Your objective: Exactly the lines from the one with "grt_antenna_before_repair: 1" through the end of the records below are to be output, the first and last included, and no others.

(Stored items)
================================

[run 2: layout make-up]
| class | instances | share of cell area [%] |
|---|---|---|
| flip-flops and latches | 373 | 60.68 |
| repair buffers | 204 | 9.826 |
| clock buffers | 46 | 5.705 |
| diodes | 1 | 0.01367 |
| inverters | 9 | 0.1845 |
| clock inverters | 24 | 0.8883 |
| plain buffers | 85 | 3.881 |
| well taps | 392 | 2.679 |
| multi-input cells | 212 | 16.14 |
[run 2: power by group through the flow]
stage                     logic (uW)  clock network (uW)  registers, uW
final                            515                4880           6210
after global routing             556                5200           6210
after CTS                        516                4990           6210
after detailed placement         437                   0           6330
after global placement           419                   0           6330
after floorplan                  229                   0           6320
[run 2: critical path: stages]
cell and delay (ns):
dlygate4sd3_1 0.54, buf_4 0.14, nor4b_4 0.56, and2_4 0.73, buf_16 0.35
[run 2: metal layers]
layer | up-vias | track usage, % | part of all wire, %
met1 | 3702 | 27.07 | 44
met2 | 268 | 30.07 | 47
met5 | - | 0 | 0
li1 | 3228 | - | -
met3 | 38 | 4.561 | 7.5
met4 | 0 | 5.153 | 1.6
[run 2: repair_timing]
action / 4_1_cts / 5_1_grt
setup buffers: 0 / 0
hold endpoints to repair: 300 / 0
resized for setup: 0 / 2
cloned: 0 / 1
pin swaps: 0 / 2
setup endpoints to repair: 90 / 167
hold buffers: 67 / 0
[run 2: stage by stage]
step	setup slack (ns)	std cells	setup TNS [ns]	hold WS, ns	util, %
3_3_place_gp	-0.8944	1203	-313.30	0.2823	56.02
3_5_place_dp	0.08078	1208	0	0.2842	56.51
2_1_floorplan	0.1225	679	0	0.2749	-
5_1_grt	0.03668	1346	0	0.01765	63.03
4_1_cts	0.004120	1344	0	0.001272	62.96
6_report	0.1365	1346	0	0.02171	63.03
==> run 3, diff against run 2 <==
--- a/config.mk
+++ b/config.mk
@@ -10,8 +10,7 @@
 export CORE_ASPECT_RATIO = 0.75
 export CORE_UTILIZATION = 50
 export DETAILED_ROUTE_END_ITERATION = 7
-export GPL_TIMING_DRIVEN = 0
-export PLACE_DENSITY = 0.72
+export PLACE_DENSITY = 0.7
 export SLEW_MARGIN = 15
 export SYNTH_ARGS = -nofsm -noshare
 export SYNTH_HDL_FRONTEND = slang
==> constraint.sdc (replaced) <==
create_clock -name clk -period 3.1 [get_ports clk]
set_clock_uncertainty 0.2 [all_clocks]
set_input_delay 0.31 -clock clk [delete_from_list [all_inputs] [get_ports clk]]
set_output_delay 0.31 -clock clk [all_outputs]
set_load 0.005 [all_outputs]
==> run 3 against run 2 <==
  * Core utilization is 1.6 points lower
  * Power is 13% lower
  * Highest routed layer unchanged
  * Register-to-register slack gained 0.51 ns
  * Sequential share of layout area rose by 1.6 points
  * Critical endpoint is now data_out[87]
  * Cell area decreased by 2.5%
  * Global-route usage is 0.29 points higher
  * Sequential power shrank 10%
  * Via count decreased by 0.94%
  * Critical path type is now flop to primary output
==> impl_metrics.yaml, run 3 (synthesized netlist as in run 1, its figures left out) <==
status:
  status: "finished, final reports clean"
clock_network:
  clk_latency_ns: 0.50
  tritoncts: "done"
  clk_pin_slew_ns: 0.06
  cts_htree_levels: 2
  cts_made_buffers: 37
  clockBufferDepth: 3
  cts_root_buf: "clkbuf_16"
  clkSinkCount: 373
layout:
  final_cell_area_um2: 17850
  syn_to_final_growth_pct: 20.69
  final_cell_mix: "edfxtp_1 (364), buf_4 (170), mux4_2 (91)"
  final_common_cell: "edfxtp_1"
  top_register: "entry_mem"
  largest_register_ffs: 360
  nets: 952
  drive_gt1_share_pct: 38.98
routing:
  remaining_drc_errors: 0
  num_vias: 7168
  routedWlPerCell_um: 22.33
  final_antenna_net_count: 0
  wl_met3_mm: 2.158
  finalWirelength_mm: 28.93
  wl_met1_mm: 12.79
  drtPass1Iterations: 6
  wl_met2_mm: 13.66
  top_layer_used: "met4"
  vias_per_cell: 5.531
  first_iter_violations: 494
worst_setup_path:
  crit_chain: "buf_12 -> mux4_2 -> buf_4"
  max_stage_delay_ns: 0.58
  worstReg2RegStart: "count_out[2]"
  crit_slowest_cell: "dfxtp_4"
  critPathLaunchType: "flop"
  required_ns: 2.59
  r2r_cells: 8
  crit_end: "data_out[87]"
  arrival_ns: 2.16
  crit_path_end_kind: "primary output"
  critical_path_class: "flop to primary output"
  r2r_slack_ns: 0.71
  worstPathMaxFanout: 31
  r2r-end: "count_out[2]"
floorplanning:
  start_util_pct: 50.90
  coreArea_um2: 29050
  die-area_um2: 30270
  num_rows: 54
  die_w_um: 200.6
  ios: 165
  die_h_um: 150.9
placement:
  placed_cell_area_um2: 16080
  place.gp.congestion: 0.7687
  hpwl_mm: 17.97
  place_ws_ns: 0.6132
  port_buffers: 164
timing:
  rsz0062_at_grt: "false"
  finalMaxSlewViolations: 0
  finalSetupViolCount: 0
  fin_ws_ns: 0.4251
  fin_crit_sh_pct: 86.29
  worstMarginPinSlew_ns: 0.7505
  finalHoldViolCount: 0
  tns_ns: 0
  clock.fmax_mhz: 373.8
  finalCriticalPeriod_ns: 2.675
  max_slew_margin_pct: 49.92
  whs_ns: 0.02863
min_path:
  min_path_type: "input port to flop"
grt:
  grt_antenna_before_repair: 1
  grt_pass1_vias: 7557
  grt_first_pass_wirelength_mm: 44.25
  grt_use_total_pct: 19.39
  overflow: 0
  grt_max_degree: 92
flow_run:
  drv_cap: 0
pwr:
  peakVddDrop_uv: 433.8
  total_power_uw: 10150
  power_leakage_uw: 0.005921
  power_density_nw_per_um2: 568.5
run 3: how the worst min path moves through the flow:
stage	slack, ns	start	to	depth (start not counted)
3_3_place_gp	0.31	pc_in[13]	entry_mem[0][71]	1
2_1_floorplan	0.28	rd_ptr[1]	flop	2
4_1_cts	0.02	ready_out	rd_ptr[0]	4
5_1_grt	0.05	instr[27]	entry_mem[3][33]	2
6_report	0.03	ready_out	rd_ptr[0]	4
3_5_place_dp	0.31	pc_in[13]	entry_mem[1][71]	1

================================

Written solution:
  grt_antenna_before_repair: 1
  grt_pass1_vias: 7557
  grt_first_pass_wirelength_mm: 44.25
  grt_use_total_pct: 19.39
  overflow: 0
  grt_max_degree: 92
flow_run:
  drv_cap: 0
pwr:
  peakVddDrop_uv: 433.8
  total_power_uw: 10150
  power_leakage_uw: 0.005921
  power_density_nw_per_um2: 568.5
run 3: how the worst min path moves through the flow:
stage	slack, ns	start	to	depth (start not counted)
3_3_place_gp	0.31	pc_in[13]	entry_mem[0][71]	1
2_1_floorplan	0.28	rd_ptr[1]	flop	2
4_1_cts	0.02	ready_out	rd_ptr[0]	4
5_1_grt	0.05	instr[27]	entry_mem[3][33]	2
6_report	0.03	ready_out	rd_ptr[0]	4
3_5_place_dp	0.31	pc_in[13]	entry_mem[1][71]	1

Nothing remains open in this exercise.